Ahhhh, LEPRECHAUN 2. The number 2 in the title could lead the viewer to believe that LEPRECHAUN 2 is a sequel to the original film, but is it really? In the original, the leprechaun was 600 years old while in this film, he’s celebrating his 2,000th birthday. He was also dumped in a well at the end of Part 1, but in this movie, he is as free and happy as a demented jaybird. And horny. Sequel, reboot or stand-alone film…nobody cares. We just wanna see the leprechaun scamper around acting like an asshole. And scamper around he does. Much more than in the original film. Warwick really commits himself to role. It was awesome. In Part 1 he was stalking some nerds at a farmhouse while looking for his gold, but in this film, he’s balls out running around Los Angeles looking for his gold and a wife! And who would have guessed it, but the leprechaun actually has good taste! The woman he picks to be his desired bride turns out to be one of the better horror movie heroines of the 1990’s.

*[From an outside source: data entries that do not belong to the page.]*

**config.mk**
```make
export PLATFORM = sky130hd
export DESIGN_NAME = exec_sequencer
export DESIGN_NICKNAME = d
export VERILOG_FILES = /design/src/rtl/exec_sequencer.sv
export SDC_FILE = /design/constraint.sdc
export NUM_CORES = 1
export LEC_CHECK = 0
export ABC_AREA = 0
export CELL_PAD_IN_SITES_DETAIL_PLACEMENT = 0
export CELL_PAD_IN_SITES_GLOBAL_PLACEMENT = 1
export CORE_MARGIN = 4
export CORE_UTILIZATION = 38
export CTS_BUF_LIST = sky130_fd_sc_hd__clkbuf_4
export CTS_CLUSTER_SIZE = 40
export DETAILED_ROUTE_END_ITERATION = 10
export PLACE_DENSITY_LB_ADDON = 0.1
export SYNTH_ARGS = -nofsm -noshare
export SYNTH_HDL_FRONTEND = slang
export SYNTH_SLANG_ARGS = --single-unit
```
**constraint.sdc**
```tcl
create_clock -name clk -period 4.15 [get_ports clk]
set_input_delay 0.415 -clock clk [delete_from_list [all_inputs] [get_ports clk]]
set_output_delay 0.415 -clock clk [all_outputs]
set_load 0.005 [all_outputs]
```
**src/rtl/exec_sequencer.sv**
```systemverilog
// Execution controller between the picoMIPS decoder and datapath: gates commit strobes,
// stalls on MULL via a start/done handshake, counts retired instructions, flags multiplier timeout.
// Optional single-step mode: define SEQ_SINGLE_STEP_EN to add the step input.
`ifndef NOP
`define NOP  6'h00
`endif
`ifndef ADD
`define ADD  6'h01
`endif
`ifndef MULL
`define MULL 6'h0C
`endif

module exec_sequencer #(
    parameter int CNT_W       = 16,
    parameter int MUL_TIMEOUT = 15
) (
    input  logic             clk,
    input  logic             reset,
    input  logic             run,
`ifdef SEQ_SINGLE_STEP_EN
    input  logic             step,
`endif
    input  logic [5:0]       opcode,
    input  logic             dec_w,
    input  logic             dec_pc_incr,
    input  logic             dec_pc_relbranch,
    input  logic             mul_done,
    output logic             w,
    output logic             pc_incr,
    output logic             pc_relbranch,
    output logic             mul_start,
    output logic             busy,
    output logic             fault,
    output logic [CNT_W-1:0] instr_count
);

    localparam int TO_W = (MUL_TIMEOUT > 1) ? $clog2(MUL_TIMEOUT) : 1;
    localparam logic [TO_W-1:0] TO_LAST = TO_W'(MUL_TIMEOUT - 1);

    typedef enum logic [1:0] {
        IDLE     = 2'd0,
        EXEC     = 2'd1,
        MUL_WAIT = 2'd2,
        FAULT    = 2'd3
    } state_t;

    state_t           state_q, state_d;
    logic [CNT_W-1:0] cnt_q, cnt_d;
    logic [TO_W-1:0]  to_cnt_q, to_cnt_d;
    logic             commit;
    logic             step_ok;

`ifdef SEQ_SINGLE_STEP_EN
    assign step_ok = step;
`else
    assign step_ok = 1'b1;
`endif

    always_ff @(posedge clk) begin
        if (reset) begin
            state_q  <= IDLE;
            cnt_q    <= '0;
            to_cnt_q <= '0;
        end else begin
            state_q  <= state_d;
            cnt_q    <= cnt_d;
            to_cnt_q <= to_cnt_d;
        end
    end

    always_comb begin
        state_d      = state_q;
        to_cnt_d     = to_cnt_q;
        cnt_d        = cnt_q;
        commit       = 1'b0;
        w            = 1'b0;
        pc_incr      = 1'b0;
        pc_relbranch = 1'b0;
        mul_start    = 1'b0;
        busy         = 1'b0;
        fault        = 1'b0;

        unique case (state_q)
            IDLE: begin
                if (run) state_d = EXEC;
            end
            EXEC: begin
                busy = 1'b1;
                if (step_ok) begin
                    if (opcode == `MULL) begin
                        mul_start = 1'b1;
                        to_cnt_d  = '0;
                        state_d   = MUL_WAIT;
                    end else begin
                        w            = dec_w;
                        pc_incr      = dec_pc_incr;
                        pc_relbranch = dec_pc_relbranch;
                        commit       = 1'b1;
                        state_d      = run ? EXEC : IDLE;
                    end
                end
            end
            MUL_WAIT: begin
                busy = 1'b1;
                // done takes priority over a timeout landing in the same cycle
                if (mul_done) begin
                    w       = dec_w;
                    pc_incr = 1'b1;
                    commit  = 1'b1;
                    state_d = run ? EXEC : IDLE;
                end else if (to_cnt_q == TO_LAST) begin
                    state_d = FAULT;
                end else begin
                    to_cnt_d = to_cnt_q + TO_W'(1);
                end
            end
            FAULT: begin
                fault = 1'b1;
            end
            default: state_d = IDLE;
        endcase

        if (commit) cnt_d = cnt_q + CNT_W'(1);

        // reset overrides everything, including the combinational strobes
        if (reset) begin
            w            = 1'b0;
            pc_incr      = 1'b0;
            pc_relbranch = 1'b0;
            mul_start    = 1'b0;
            busy         = 1'b0;
            fault        = 1'b0;
        end
    end

    assign instr_count = cnt_q;

endmodule

```
==> summary.md, run 1 <==
| Metric | Value |
|---|---|
| Status | finished clean |
| Final Hold Vio Count | 0 |
| Critical path launch point type | flop |
| CP endpoint kind | output pin |
| RSZ-0062 raised after global routing | no |
| Max-slew violations | 0 |
| Setup ws final | between 800 and 900 ps |
| Register area | 440.4 um^2 |
| Yosys top cell by area | dfxtp_1 |
| Commonest non-fill, non-tap cell in the layout | clkdlybuf4s50_1 |
| Total Wirelength | 2959 um |
| Critical Path Fanout Max | 32 |
| Total number of H-tree levels | 1 |
| Synthesized Nets | 176 |
| Seq/Total Area, Yosys | 0.3458 |
| Setup CP Type | flop to output pin |
| Die span in x | 65.90 um |
| Total GRT Usage | 0.1440 |
| Diodes inserted | 0 |
| Worst skew pair latency | 310 ps |
| Largest net degree at the start of global routing | 33 |
| Hold crit path type | flop to flop |
| Power per Cell Area | approximately 280 nW/um^2 |
| Synth top area cells | dfxtp_1, a21oi_1, ha_1, nand3_1, o21ai_0 |
| Peak supply drop | 102.2 uV |
| DR WL/cell | 12.87 um |
| Total leakage power | between 0.5 and 0.6 nW |
| Cells after Synth | 156 |
| Footprint of the multi-input gates | 770.7 um^2 |
| Die area | 4342 um^2 |
| Initial core utilization | 0.4072 |
| Layout net count | 207 |
| Vias in the first global route | 1142 |
| Yosys reg bits | 22 |
| Final number of setup-violating endpoints | 0 |
| CTS clk-pin slew, worst paths | 120 ps |
| Clk_skew | 13.67 ps |
| Placed cells | 226 |
| Syn avg cell area | 8.165 um^2 |
| Synth Warn # | 0 |
| Layout cells sized above 1 | 0.02688 |
| Post-synth top area share | 0.3458 |
| P&R area growth vs syn | 32.02% |
| Rows | 20 |
| Max cap viols | 0 |
| Io pins | 35 |
| Pre-CTS setup slack | 1099 ps |
| Clk root buf | clkbuf_4 |
| FMAX | 0.3010 GHz |
| Fin crit share | 0.8006 |
| Syn Std Cell Area | 1274 um^2 |
| Synth cell types | 35 |
| Global-route wire length before repair | a little over 5000 um |
| Routability cong. | 0.8200 |
| IO Port Bufs | 34 |
| Vias | about 1300 |
| DR iter-0 viols | 57 |
| Antenna viol nets, final | 0 |
| CP required | 3730 ps |
| Setup TNS | 0 ps |
| Initial antenna violation count | 0 |
| CTS sink cnt | 22 |
| WP data arrival | just under 3000 ps |
| DRC violations left | 0 |
| Final min period | ~3300 ps |
| Relative slew slack | 0.3953 |
| Tightest Pin Transition | 904.2 ps |
| TritonRoute pass-1 iters | 4 |
| Clk buf depth | 2 |
| Die Span Y | 65.90 um |
| Cts repair resizes | 0 |
| DPL Wire Length | ~2200 um |
| Setup bufs post-CTS | 0 |
| Commonest non-fill, non-tap cells in the layout | clkdlybuf4s50_1, dfxtp_1, a21oi_1, nand3_1, o21ai_0 |
| Total CTS buffers | 3 |
| Fill cells | 322 |
| Vias per inst | 5.483 |
| Core ar. | 3128 um^2 |
| CTS tree | built |
| Fin cells | 230 |
| GRT overflow | 0 |
| # hold bufs at CTS | 0 |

The story isn’t really important, but like I said earlier, Lep is now in Los Angeles looking for a wife. While in the act of kidnapping his bride-to-be he accidentally loses a coin, so now he has to put the nuptials on hold while he locates the lost gold. It’s all just an excuse to have him running round killing people. Unfortunately, the overall body count is pretty low.

Medium pace, goofy kill scenes (example: a guy thinks he’s putting his face between some tits when he’s really putting his face into a running lawnmower blade), no real blood or gore, one minor topless scene, cheap-looking sets that were kind of charming, random Los Angeles street scenes, JUDGEMENT NIGHT, CLIFFHANGER and SISTER ACT 2 playing in the theater, a brief Clint Howard sighting, GERONIMO advertisement on the side of a bus, okay acting, Disintegration and the Ramones on a jukebox in a bar, zero ninjas, no cheerleaders, low body count, Lep driving a go-cart with “I want me gold” spray painted on the side, extremely abrupt ending.

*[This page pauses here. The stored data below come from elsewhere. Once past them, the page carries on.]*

`config.mk`:
```
export PLATFORM = sky130hd
export DESIGN_NAME = decode_issue_stage
export DESIGN_NICKNAME = d
export VERILOG_FILES = /design/src/rtl/decode_issue_stage_pkg.sv /design/src/rtl/decode_issue_stage_reg_scoreboard.sv /design/src/rtl/decode_issue_stage.sv
export SDC_FILE = /design/constraint.sdc
export NUM_CORES = 1
export LEC_CHECK = 0
export ABC_AREA = 1
export CORE_ASPECT_RATIO = 0.5
export CORE_UTILIZATION = 47
export CTS_CLUSTER_DIAMETER = 200
export DETAILED_ROUTE_END_ITERATION = 10
export HOLD_SLACK_MARGIN = 0.08
export PLACE_DENSITY_LB_ADDON = 0.3
export SYNTH_ARGS = -nofsm -noshare
export SYNTH_HDL_FRONTEND = slang
export SYNTH_SLANG_ARGS = --single-unit
```
`constraint.sdc`:
```
create_clock -name clk -period 3.45 [get_ports clk]
set_clock_uncertainty 0.1 [all_clocks]
set_input_delay 1.035 -clock clk [delete_from_list [all_inputs] [get_ports clk]]
set_output_delay 1.035 -clock clk [all_outputs]
set_load 0.005 [all_outputs]
```
`src/rtl/decode_issue_stage_pkg.sv`:
```
// Shared decode definitions for the decode/issue stage.
// Field positions, opcode ranges and the writes-Rd rule.
package decode_issue_stage_pkg;

    localparam int INSTR_W = 16;
    localparam int REG_AW  = 3;
    localparam int NREG    = 2 ** REG_AW;

    localparam logic [3:0] OP_NOP    = 4'h0;
    localparam logic [3:0] OP_ALU_LO = 4'h1;
    localparam logic [3:0] OP_ALU_HI = 4'h7;

    localparam int OP_LSB  = 12;
    localparam int RD_LSB  = 9;
    localparam int RS1_LSB = 6;
    localparam int RS2_LSB = 3;
    localparam int FN_LSB  = 0;

    typedef struct packed {
        logic [3:0]        opcode;
        logic [REG_AW-1:0] rd;
        logic [REG_AW-1:0] rs1;
        logic [REG_AW-1:0] rs2;
        logic [2:0]        func;
    } fields_t;

    function automatic fields_t decode(input logic [INSTR_W-1:0] instr);
        fields_t f;
        f.opcode = instr[OP_LSB  +: 4];
        f.rd     = instr[RD_LSB  +: REG_AW];
        f.rs1    = instr[RS1_LSB +: REG_AW];
        f.rs2    = instr[RS2_LSB +: REG_AW];
        f.func   = instr[FN_LSB  +: 3];
        return f;
    endfunction

    // R0 is hardwired, so a write to it never needs tracking.
    function automatic logic writes_rd(input logic [3:0]        op,
                                       input logic [REG_AW-1:0] rd);
        return (op >= OP_ALU_LO) && (op <= OP_ALU_HI) && (rd != '0);
    endfunction

endpackage

```
`src/rtl/decode_issue_stage_reg_scoreboard.sv`:
```
// Pending-write scoreboard: one bit per register, set beats clear.
// Three combinational lookups for rs1, rs2 and rd.
module reg_scoreboard
    import decode_issue_stage_pkg::*;
(
    input  logic              clk,
    input  logic              rst_n,
    input  logic              set_en,
    input  logic [REG_AW-1:0] set_rd,
    input  logic              clr_en,
    input  logic [REG_AW-1:0] clr_rd,
    input  logic              fl_en,
    input  logic [REG_AW-1:0] fl_rd,
    input  logic [REG_AW-1:0] rs1,
    input  logic [REG_AW-1:0] rs2,
    input  logic [REG_AW-1:0] rd,
    output logic              hit1,
    output logic              hit2,
    output logic              hit_rd,
    output logic [NREG-1:0]   pending
);

    logic [NREG-1:0] nxt;

    always_comb begin
        nxt = pending;
        if (clr_en) nxt[clr_rd] = 1'b0;
        if (fl_en)  nxt[fl_rd]  = 1'b0;
        if (set_en) nxt[set_rd] = 1'b1;
        nxt[0] = 1'b0;
    end

    always_ff @(posedge clk or negedge rst_n) begin
        if (!rst_n) pending <= '0;
        else        pending <= nxt;
    end

    assign hit1   = pending[rs1];
    assign hit2   = pending[rs2];
    assign hit_rd = pending[rd];

endmodule

```
`src/rtl/decode_issue_stage.sv`:
```
// Decode/issue stage in front of the 8x16 register file.
// Optional stall counter: define DECODE_STALL_COUNT_EN.
module decode_issue_stage
    import decode_issue_stage_pkg::*;
(
    input  logic               clk,
    input  logic               rst_n,
    input  logic               in_valid,
    input  logic [INSTR_W-1:0] in_instr,
    output logic               in_ready,
    output logic [REG_AW-1:0]  rf_ra,
    output logic [REG_AW-1:0]  rf_rb,
    output logic               out_valid,
    input  logic               out_ready,
    output logic [3:0]         out_opcode,
    output logic [REG_AW-1:0]  out_rd,
    output logic [2:0]         out_func,
    output logic               out_wr,
    input  logic               wb_en,
    input  logic [REG_AW-1:0]  wb_rd,
    input  logic               flush
`ifdef DECODE_STALL_COUNT_EN
    ,
    output logic [15:0]        stall_count
`endif
);

    fields_t           f;
    logic              wr_in;
    logic              hit1;
    logic              hit2;
    logic              hit_rd;
    logic              hz;
    logic              accept;
    logic [REG_AW-1:0] hold_rs1;
    logic [REG_AW-1:0] hold_rs2;
    logic [NREG-1:0]   pending;

    assign f      = decode(in_instr);
    assign wr_in  = writes_rd(f.opcode, f.rd);
    assign hz     = hit1 | hit2 | (wr_in & hit_rd);
    assign in_ready = !hz && (!out_valid || out_ready) && !flush;
    assign accept = in_valid && in_ready;

    // Stalled cycles keep re-reading the held operands.
    assign rf_ra = accept ? f.rs1 : hold_rs1;
    assign rf_rb = accept ? f.rs2 : hold_rs2;

    always_ff @(posedge clk or negedge rst_n) begin
        if (!rst_n) begin
            out_valid  <= 1'b0;
            out_opcode <= OP_NOP;
            out_rd     <= '0;
            out_func   <= '0;
            out_wr     <= 1'b0;
            hold_rs1   <= '0;
            hold_rs2   <= '0;
        end else if (accept) begin
            out_valid  <= 1'b1;
            out_opcode <= f.opcode;
            out_rd     <= f.rd;
            out_func   <= f.func;
            out_wr     <= wr_in;
            hold_rs1   <= f.rs1;
            hold_rs2   <= f.rs2;
        end else if (flush || out_ready) begin
            out_valid  <= 1'b0;
        end
    end

    reg_scoreboard u_sb (
        .clk     (clk),
        .rst_n   (rst_n),
        .set_en  (accept && wr_in),
        .set_rd  (f.rd),
        .clr_en  (wb_en),
        .clr_rd  (wb_rd),
        .fl_en   (flush && out_valid && out_wr),
        .fl_rd   (out_rd),
        .rs1     (f.rs1),
        .rs2     (f.rs2),
        .rd      (f.rd),
        .hit1    (hit1),
        .hit2    (hit2),
        .hit_rd  (hit_rd),
        .pending (pending)
    );

`ifdef DECODE_STALL_COUNT_EN
    always_ff @(posedge clk or negedge rst_n) begin
        if (!rst_n)
            stall_count <= '0;
        else if (in_valid && hz && stall_count != 16'hFFFF)
            stall_count <= stall_count + 16'd1;
    end
`endif

endmodule

```
==> results.toml <==
[outcome]
status = "finished with violations"
violations = "negative setup slack"

[hold_path]
hp-start = "hold_rs1[1]"
hold_path_depth = 2
hp-class = "flop to flop"
hold_end = "hold_rs1[1]"

[job]
drv_cap = 0

[timing]
tns_ns = -0.768
period_share_pct = 104
slew_headroom_pct = 66.9
slew_viol_final = 0
finalSetupViolCount = 7
worst_slew_pin_slew_ns = 0.489
fmax_mhz = 279
fin_hold_ws_ns = 0.413
finalHoldViolCount = 0
rsz0062_at_grt = "true"
fin_crit_ns = 3.58
worst_slack_ns = -0.129

[route]
firstDrtPassIters = 7
viasPerCell = 6.28
antenna_left = 0
drtIter0Drc = 286
finalWirelength_mm = 6.86
num_vias = 2084
drc_errors = 0
post_drt_wl_per_cell_um = 20.6

[clock_tree]
cts.sinks = 25
cts_made_buffers = 3
cts_tree = "yes"
clockBufferDepth = 2
htree_num_levels = 1
cts.clk_slew.worst_paths_ns = 0.09
clk_latency_ns = 0.28
cts-root-buf = "clkbuf_8"

[global_route]
grt_pass1_vias = 1703
grt_use_total_pct = 32.3
grt_max_degree = 26
grt_pass1_wl_mm = 8.05
grt_overflow = 0
antenna_found_initial = 0

[setup_path]
critPathRequiredTime_ns = 2.31
path_max_fanout = 5
crit_type = "input pin to primary output"
r2r_cells = 14
critPathArrivalTime_ns = 2.44
timing.rr.end = "out_opcode[3]"
endpoint_kind = "primary output"
critPathLaunchType = "input pin"
ff2ff_setup_slack_ns = 1.14
rr_startpoint = "u_sb.pending[3]"

[synth]
synth_cell_types = 23
synth.net_count = 231
syn_area_per_cell_um2 = 7.16
ys_ff_latch = 25
syn_area_um2 = 1480
syn_inst = 206
synth_seq_area_share_pct = 42.4
ys_warn_count = 0

[die]
initial_utilization_pct = 53.0
io_pins = 44
core_um2 = 2780
num_rows = 13
dieArea_um2 = 3380
die_h_um = 41.6
die_width_um = 81.2

[finish]
regArea_um2 = 626
drive_above_1_share_pct = 38.6
final_common_cell = "nand2_1"
final.fill_count = 115
most-common-layout-cells = "nand2_1 (56), buf_4 (46), nand3_1 (25), dfrtp_1 (25), inv_1 (22)"
areaGrowthSynthToFinish_pct = 64.9
fin_util_pct = 87.4
multi_input_area_um2 = 838
final_nets = 321
antenna_cells = 0

[placed_design]
post-dp-hpwl_mm = 3.29
port_buffers = 43
place_congestion = 0.870

[pwr]
p_int_mw = 0.671
pwr-share-seq_pct = 40.9
power_switching_mw = 0.393
p_per_area_nw_per_um2 = 437
peakVddDrop_mv = 0.336
p_sw_share_pct = 37.0
pwr-share-comb_pct = 42.4
cellLeakagePower_nw = 1.27
clock_power_share_pct = 16.7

Closing statement: LEPRECHAUN 2 is a totally stand-alone movie and worth watching for fans of the series and/or fans of silly 1990’s horror movies.

Part 1 - Leprechaun (1993)
Part 3 - Leprechaun 3 (1995)
Part 4 - Leprechaun 4: In Space (1997)
Part 5 - Leprechaun in the Hood (2000)
Part 6 - Leprechaun: Back 2 tha Hood (2003)
Reboot - Leprechaun: Origins (2014)
Direct sequel to original film - Leprechaun Returns (2018)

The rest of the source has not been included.